Deal Hudson, the editor of InsideCatholic.com and George W. Bush’s former Catholic outreach advisor, specializes in slicing and dicing Catholic social teaching to serve his partisan agenda.
Earlier this year, he called for a Catholic Tea Party movement. In this scenario, “real” Catholics – Hudson demeans those who disagree with him as “fake” Catholics – should challenge the U.S. Conference of Catholic Bishops, a big-government style bureaucracy Hudson and other arch-conservative Catholics believe has drifted to the political left over the last three decades. This logic may seem bizarre given the bishops’ high-profile opposition to abortion, gay marriage, President Obama’s commencement address at Notre Dame and, most recently, the final version of health care reform. But welcome to the Catholic right subculture, where the only explanation for the USCCB’s focus on poverty, nuclear weapons, immigration and climate change is that a lay staff of liberals has hijacked the conference and distracted bishops from their true priorities.

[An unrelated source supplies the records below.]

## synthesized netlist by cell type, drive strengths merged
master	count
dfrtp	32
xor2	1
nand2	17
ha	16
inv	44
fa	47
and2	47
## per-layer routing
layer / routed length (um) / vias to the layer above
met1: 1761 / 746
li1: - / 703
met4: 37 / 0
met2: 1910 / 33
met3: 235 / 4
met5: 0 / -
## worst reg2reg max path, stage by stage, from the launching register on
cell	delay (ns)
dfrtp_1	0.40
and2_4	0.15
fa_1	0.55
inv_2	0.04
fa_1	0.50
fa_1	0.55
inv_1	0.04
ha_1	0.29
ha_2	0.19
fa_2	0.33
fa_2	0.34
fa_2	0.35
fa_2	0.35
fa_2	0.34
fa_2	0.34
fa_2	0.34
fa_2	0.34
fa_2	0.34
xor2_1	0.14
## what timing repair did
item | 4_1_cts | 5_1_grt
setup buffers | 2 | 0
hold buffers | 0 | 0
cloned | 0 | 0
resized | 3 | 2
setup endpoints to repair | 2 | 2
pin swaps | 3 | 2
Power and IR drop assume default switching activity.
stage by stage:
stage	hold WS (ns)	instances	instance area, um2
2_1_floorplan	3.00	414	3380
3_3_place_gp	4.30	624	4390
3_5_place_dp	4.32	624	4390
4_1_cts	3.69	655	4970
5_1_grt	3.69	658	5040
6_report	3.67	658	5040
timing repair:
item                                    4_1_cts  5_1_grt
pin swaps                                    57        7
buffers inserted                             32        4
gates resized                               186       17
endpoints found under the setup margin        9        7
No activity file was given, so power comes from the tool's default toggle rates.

Now Hudson is using the Catholic principle of “subsidiarity” to do political cheerleading for New Jersey’s Republican Governor Chris Christie. In a column earlier this week, he praises the Christie administration for reigning in spending and touts his administration’s plans to privatize many state functions. He argues that Christie’s agenda of limited government and free-market solutions reflect the essence of subsidiarity, which prioritizes local institutions and smaller agencies over a centralized authority. “Gov. Christie represents a pro-life, pro-family Catholic politician drawing upon the principle of subsidiarity to make budgetary and policy choices that look to the private sector, not the federal government, for solutions to pressing problems,” Hudson writes.

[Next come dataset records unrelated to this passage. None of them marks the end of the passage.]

### design/flow/design.v
module pc #(parameter AddrSz = 6) (
    input logic rel_branch, clk, n_reset, halt,
    input logic [AddrSz-1:0] offset,
    output logic [AddrSz-1:0] addr
);
    always_ff @(posedge clk, negedge n_reset) begin
        if (!n_reset)
            addr <= 0;
        else
            if (!halt) addr <= addr + (rel_branch ? offset : 1);
    end
endmodule
### design/flow/run.sh
#!/bin/bash
# OpenROAD 26Q1-2900-gdf79404cd8, Yosys 0.63+post, stock flow scripts
make -C /OpenROAD-flow-scripts/flow DESIGN_CONFIG=/design/flow/config.mk WORK_HOME=/design/flow/orfs finish
### design/flow/config.mk
export PLATFORM = sky130hd
export DESIGN_NAME = pc
export DESIGN_NICKNAME = pc
export VERILOG_FILES = /design/flow/design.v
export SDC_FILE = /design/flow/constraint.sdc
export NUM_CORES = 4
export LEC_CHECK = 1
export CORE_AREA = 10 10 70 70
export DIE_AREA = 0 0 80 80
### design/flow/constraint.sdc
current_design pc

set clk_period 2.7
set clk_io_pct 0.2

create_clock -name clk0 -period $clk_period [get_ports {clk}]

set non_clock_inputs [all_inputs -no_clocks]
set_input_delay [expr $clk_period * $clk_io_pct] -clock clk0 $non_clock_inputs
set_output_delay [expr $clk_period * $clk_io_pct] -clock clk0 [all_outputs]
==> impl_metrics.sql <==
-- load yosys + openroad results
INSERT INTO impl_metrics (metric_group, metric, value, unit) VALUES
('critical_path', 'critical_path.max_fanout', '7', ''),
('place', 'placement.setup.worst_slack', '0.129', 'ns'),
('finish', 'num-fill-cells', '386', ''),
('run', 'tool_warnings', '25', ''),
('place', 'io_buffer_count', '15', ''),
('sta', 'slew_violations', '0', ''),
('die', 'std_cell_rows', '21', ''),
('critical_path', 'worstSetupEndpointType', 'register', ''),
('routing', 'via_count', '350', ''),
('clocking', 'clock_tree_root', 'sky130_fd_sc_hd__clkbuf_4', ''),
('power', 'total_leakage_power', '0.270', 'nW'),
('sta', 'grt_setup_unrepaired', 'no', ''),
('clocking', 'worstSkewPairLatency', '0.24', 'ns'),
('die', 'io_pins', '16', ''),
('clocking', 'post_cts_sizing', '0', ''),
('place', 'placedInstanceArea', '637', 'um^2'),
('status', 'outcome', 'complete, no violations', ''),
('finish', 'syn_to_final_growth', '49.7', '%'),
('finish', 'flip_flop_count_of_the_largest_register_all_copies_and_words_added', '6', ''),
('logic_synthesis', 'synth.cell_area', '440', 'um^2'),
('routing', 'dr_vias_cell', '3.33', ''),
('power', 'vdd_drop_max', '0.137', 'mV'),
('finish', 'largest_registers', 'addr: 6 flops', ''),
('global_routing', 'grt_pass1_wl', '1.83', 'mm'),
('clocking', 'path_clk_slew', '0.04', 'ns'),
('finish', 'finalInstanceArea', '659', 'um^2'),
('die', 'chipHeight', '80', 'um'),
('sta', 'post-route-min-period', '2.33', 'ns'),
('logic_synthesis', 'ys_area', '440', 'um^2'),
('sta', 'finalClockPeriodUsage', '86.1', '%'),
('sta', 'max-slew-margin-rel', '74.2', '%'),
('clocking', 'worst_case_clock_buffer_depth', '2', ''),
('critical_path', 'timing.critical_path.arrival', '2.43', 'ns'),
('die', 'design.core.area', '3420', 'um^2'),
('sta', 'fmax', '430', 'MHz'),
('die', 'die-width', '80', 'um'),
('critical_path', 'crit_required', '2.80', 'ns'),
('sta', 'setup_violations', '0', ''),
('routing', 'antenna_cells', '0', ''),
('sta', 'setup_total_negative_slack', '0', 'ns'),
('routing', 'drc_errors', '0', ''),
('logic_synthesis', 'yosysWarningCount', '1', ''),
('sta', 'finClkSkew', '0.00238', 'ns'),
('global_routing', 'via_count_of_the_first_global_routing_pass', '401', ''),
('clocking', 'tritoncts', 'built', ''),
('die', 'fp.dieArea', '6400', 'um^2'),
('sta', 'timing_hold_violations_final', '0', ''),
('die', 'initial_utilization', '12.9', '%'),
('sta', 'post-route-worst-setup-slack', '0.375', 'ns'),
('critical_path', 'criticalPathCategory', 'in -> reg', ''),
('routing', 'route.antenna.remaining_nets', '0', ''),
('routing', 'routed_wire_per_std_cell', '10.5', 'um'),
('global_routing', 'overflow', '0', ''),
('sta', 'max_slew.worst_pin.slew', '0.386', 'ns'),
('critical_path', 'critical_path.startpoint_type', 'input pin', ''),
('logic_synthesis', 'yosys-stat-cells', '42', ''),
('routing', 'drtPass1Iterations', '2', ''),
('clocking', 'clock_sinks', '6', ''),
('finish', 'largest-register', 'addr', ''),
('logic_synthesis', 'number_of_synthesized_register_bits', '6', ''),
('clocking', 'h-tree-depth', '1', ''),
('power', 'total_power_draw', '555', 'uW'),
('routing', 'totalWireLength', '1.11', 'mm'),
('global_routing', 'antenna_found_initial', '0', ''),
('clocking', 'total_of_hold_buffers_inserted_after_clock_tree_synthesis', '0', ''),
('logic_synthesis', 'post_synth_num_cell_types', '19', ''),
('routing', 'drt_iter0_drc', '13', ''),
('run', 'drv.max_cap_violation_count', '0', ''),
('hold_path', 'worst_hold_path_type', 'reg -> reg', ''),
('finish', 'post_route_cells_drive_above_1_share', '11.9', '%'),
('clocking', 'postCtsSetupBuffers', '0', ''),
('place', 'globalplace.congestion', '0.762', ''),
('logic_synthesis', 'syn_area_per_cell', '10.5', 'um^2'),
('global_routing', 'grtUsageTotal', '3.61', '%'),
('global_routing', 'grt_max_degree', '11', ''),
('power', 'power.density_cell_area', '841', 'nW/um^2'),
('logic_synthesis', 'post_synth_inst_count', '42', ''),
('logic_synthesis', 'ys_seq_share', '34.1', '%'),
('clocking', 'cts_inserted_buffers', '3', '');
[layer usage]
metal | vias to the layer above | GRT usage (%) | routed length (um)
met5 | - | 0 | 0
met4 | 0 | 0.880 | 11
met3 | 2 | 1.14 | 49
met2 | 5 | 6.58 | 577
met1 | 159 | 3.91 | 468
li1 | 184 | - | -
[cell usage in the layout (no fill, tap or decap)]
| cell | count |
|---|---|
| sky130_fd_sc_hd__a21o_1 | 2 |
| sky130_fd_sc_hd__a21oi_1 | 2 |
| sky130_fd_sc_hd__nand2_1 | 4 |
| sky130_fd_sc_hd__a21oi_2 | 1 |
| sky130_fd_sc_hd__nor2_1 | 2 |
| sky130_fd_sc_hd__nor2b_1 | 1 |
| sky130_fd_sc_hd__a221oi_2 | 1 |
| sky130_fd_sc_hd__ha_1 | 5 |
| sky130_fd_sc_hd__fa_1 | 1 |
| sky130_fd_sc_hd__o21ai_0 | 3 |
| sky130_fd_sc_hd__nand4b_1 | 1 |
| sky130_fd_sc_hd__clkdlybuf4s50_1 | 15 |
| sky130_fd_sc_hd__clkbuf_4 | 3 |
| sky130_fd_sc_hd__xor2_1 | 2 |
| sky130_fd_sc_hd__a31oi_1 | 1 |
| sky130_fd_sc_hd__mux2_2 | 2 |
| sky130_fd_sc_hd__xnor2_1 | 2 |
| sky130_fd_sc_hd__nand2b_1 | 1 |
| sky130_fd_sc_hd__and2_1 | 4 |
| sky130_fd_sc_hd__dfrtp_1 | 6 |
[cells in the mapped netlist]
library cell / number / area (um^2)
sky130_fd_sc_hd__a21oi_2: 1 / 8.76
sky130_fd_sc_hd__buf_6: 1 / 11.3
sky130_fd_sc_hd__nand2b_1: 1 / 6.26
sky130_fd_sc_hd__nand2_1: 4 / 15.0
sky130_fd_sc_hd__a21oi_1: 2 / 10.0
sky130_fd_sc_hd__fa_1: 1 / 20.0
sky130_fd_sc_hd__xnor2_1: 2 / 17.5
sky130_fd_sc_hd__xor2_1: 2 / 17.5
sky130_fd_sc_hd__nor2_1: 2 / 7.51
sky130_fd_sc_hd__nor2b_1: 1 / 6.26
sky130_fd_sc_hd__a221oi_2: 1 / 15.0
sky130_fd_sc_hd__nand4b_1: 1 / 8.76
sky130_fd_sc_hd__and2_1: 4 / 25.0
sky130_fd_sc_hd__o21ai_0: 3 / 15.0
sky130_fd_sc_hd__dfrtp_1: 6 / 150
sky130_fd_sc_hd__ha_1: 5 / 62.6
sky130_fd_sc_hd__mux2_2: 2 / 22.5
sky130_fd_sc_hd__a21o_1: 2 / 15.0
sky130_fd_sc_hd__a31oi_1: 1 / 6.26
[report_power, final]
| part | switching (mW) | internal, mW |
|---|---|---|
| Sequential | 0.0408 | 0.137 |
| Combinational | 0.111 | 0.189 |
| Clock | 0.0278 | 0.0500 |
[worst max-delay path, cell delays in order]
cell and delay (ns):
sky130_fd_sc_hd__clkdlybuf4s50_1 0.59, sky130_fd_sc_hd__nand2b_1 0.09, sky130_fd_sc_hd__ha_1 0.21, sky130_fd_sc_hd__fa_1 0.40, sky130_fd_sc_hd__a21o_1 0.19, sky130_fd_sc_hd__a21oi_1 0.16, sky130_fd_sc_hd__xor2_1 0.16, sky130_fd_sc_hd__o21ai_0 0.08
[metrics by stage]
| step | utilization (%) | std cells | hold slack, ns |
|---|---|---|---|
| 4_1_cts | 19.3 | 105 | 0.488 |
| 5_1_grt | 19.3 | 105 | 0.514 |
| 3_5_place_dp | 18.6 | 102 | 0.483 |
| 3_3_place_gp | 18.6 | 102 | 0.470 |
| 2_1_floorplan | - | 42 | 0.244 |
| 6_report | 19.3 | 105 | 0.484 |
[cell type report]
| class | instances | area (um^2) | share of cell area [%] |
|---|---|---|---|
| Clock buffer | 3 | 22.5 | 3.42 |
| Tap cell | 46 | 57.6 | 8.73 |
| Timing Repair Buffer | 15 | 150 | 22.8 |
| Multi-Input combinational cell | 35 | 279 | 42.3 |
| Sequential cell | 6 | 150 | 22.8 |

As Vox Nova points out, touting the notion that “subsidiarity” is a blanket Catholic endorsement of anti-government sentiment and free-market fundamentalism is a favorite tactic of many Catholic conservatives. It’s also a profound misreading of Catholic teaching, which highlights the essential role of government and the perils of economic systems that put profits before human dignity. Ever since Rerum Novarum, Pope Leo XIII’s 1891 encyclical on capital and labor, the Catholic Church has advanced a positive vision of government serving the common good. In 1919, U.S. Catholic bishops recruited Monsignor John A. Ryan, a priest whose analysis of social inequality was widely read in the decades following World War I, to write their Program for Social Reconstruction. The program called for what at the time were radical measures: minimum wages, public housing for workers, labor participation in management decisions, and insurance for the elderly and unemployed. Many of these ideas helped inspire Franklin D. Roosevelt’s New Deal.

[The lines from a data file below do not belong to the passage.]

module Parity_Calc #(parameter IN_data =8)(
input wire CLK,RST,
input wire DATA_VALID,BUSY,
input wire [IN_data-1:0] P_DATA,
input wire PAR_TYP,
output reg par_bit
);
always@(posedge CLK or negedge RST)
begin
 if(!RST)
     par_bit<=0;
 else begin
     case({DATA_VALID,BUSY,PAR_TYP})
       'b100:par_bit<=^P_DATA;
       'b101:par_bit<=~^P_DATA;
       default:par_bit<=par_bit; 
     endcase
    end
end
endmodule
module Serializer #(parameter IN_data =8,
                              count_bit=3)(
input wire CLK,RST,
input wire ser_en,DATA_VALID,BUSY,
input wire [IN_data-1:0] P_DATA,
output  ser_done,ser_data
);
reg [count_bit-1:0] counter;
reg [IN_data-1:0]   SR;  
assign ser_done=&counter;
assign ser_data=SR[0];
always @(posedge CLK or negedge RST)
begin
  if(!RST) begin
    counter<=0;
    SR<='d0;
  end
  else if(DATA_VALID && (!BUSY) )
      begin
        SR<=P_DATA;
        end
  else if(ser_en && !ser_done)
    begin
      SR<= {1'b0,SR[IN_data-1:1]};
      end
end
always@(posedge CLK or negedge RST)
begin
  if(!RST)
        counter<=0;
  else if(!ser_done && ser_en)
    counter<=counter+1;
  else
    counter<=0;
end
endmodule
module UART_TX #(parameter IN_data =8)(
input wire [IN_data-1:0] P_DATA,
input wire PAR_EN,PAR_TYP,DATA_VALID,
input wire CLK,RST,
output  TX_out,
output BUSY
); 
wire ser_done,ser_en,par_bit,ser_data,start_bit,stop_bit;
wire [1:0] mux_sel;
FSM u0 (
.CLK(CLK),
.RST(RST),
.DATA_VALID(DATA_VALID),
.PAR_EN(PAR_EN),
.ser_done(ser_done),
.ser_en(ser_en),
.mux_sel(mux_sel),
.BUSY(BUSY)
);
Serializer u1 (
.CLK(CLK),
.RST(RST),
.DATA_VALID(DATA_VALID),
.ser_done(ser_done),
.ser_en(ser_en),
.P_DATA(P_DATA),
.ser_data(ser_data),
.BUSY(BUSY)
);
Parity_Calc u2 (
.CLK(CLK),
.RST(RST),
.P_DATA(P_DATA),
.DATA_VALID(DATA_VALID),
.PAR_TYP(PAR_TYP),
.par_bit(par_bit),
.BUSY(BUSY)
);
MUX u3(
.CLK(CLK),
.RST(RST),
.mux_sel(mux_sel),
.ser_data(ser_data),
.par_bit(par_bit),
.TX_out(TX_out)
);
endmodule
==> /design/flow/run.sh <==
#!/bin/bash
# OpenROAD 26Q1-2900-gdf79404cd8, Yosys 0.63+post, stock flow scripts
make -C /OpenROAD-flow-scripts/flow DESIGN_CONFIG=/design/flow/config.mk WORK_HOME=/design/flow/orfs finish
==> /design/flow/config.mk <==
export PLATFORM = sky130hd
export DESIGN_NAME = UART_TX
export DESIGN_NICKNAME = UART_TX
export VERILOG_FILES = /design/flow/design.v
export SDC_FILE = /design/flow/constraint.sdc
export NUM_CORES = 4
export LEC_CHECK = 1
export CORE_AREA = 10 10 75 75
export DIE_AREA = 0 0 85 85
==> /design/flow/constraint.sdc <==
current_design UART_TX

set clk_period 2.6
set clk_io_pct 0.2

create_clock -name clk0 -period $clk_period [get_ports {CLK}]

set non_clock_inputs [all_inputs -no_clocks]
set_input_delay [expr $clk_period * $clk_io_pct] -clock clk0 $non_clock_inputs
set_output_delay [expr $clk_period * $clk_io_pct] -clock clk0 [all_outputs]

Just last summer, Pope Benedict XVI released a timely encyclical responding to the global economic crisis that offered a sober critique of unfettered capitalism that left some Catholic conservatives scrambling to downplay passages that take a skeptical view of unregulated markets. Indeed, the Pope goes where many U.S. politicians fear to tread in his call for a more just distribution of wealth and robust protections for workers against the whims of market excesses. If the Pope were running for political office in the U.S., you can imagine Sarah Palin or Glenn Beck slamming him as a socialist.
Hudson has every right to be a fan of Gov. Christie. Neither political party is aligned perfectly with Catholic teaching. But it would be easier to take Hudson seriously as a commentator if he didn’t dress up his Republican cheerleading in Catholic clothing.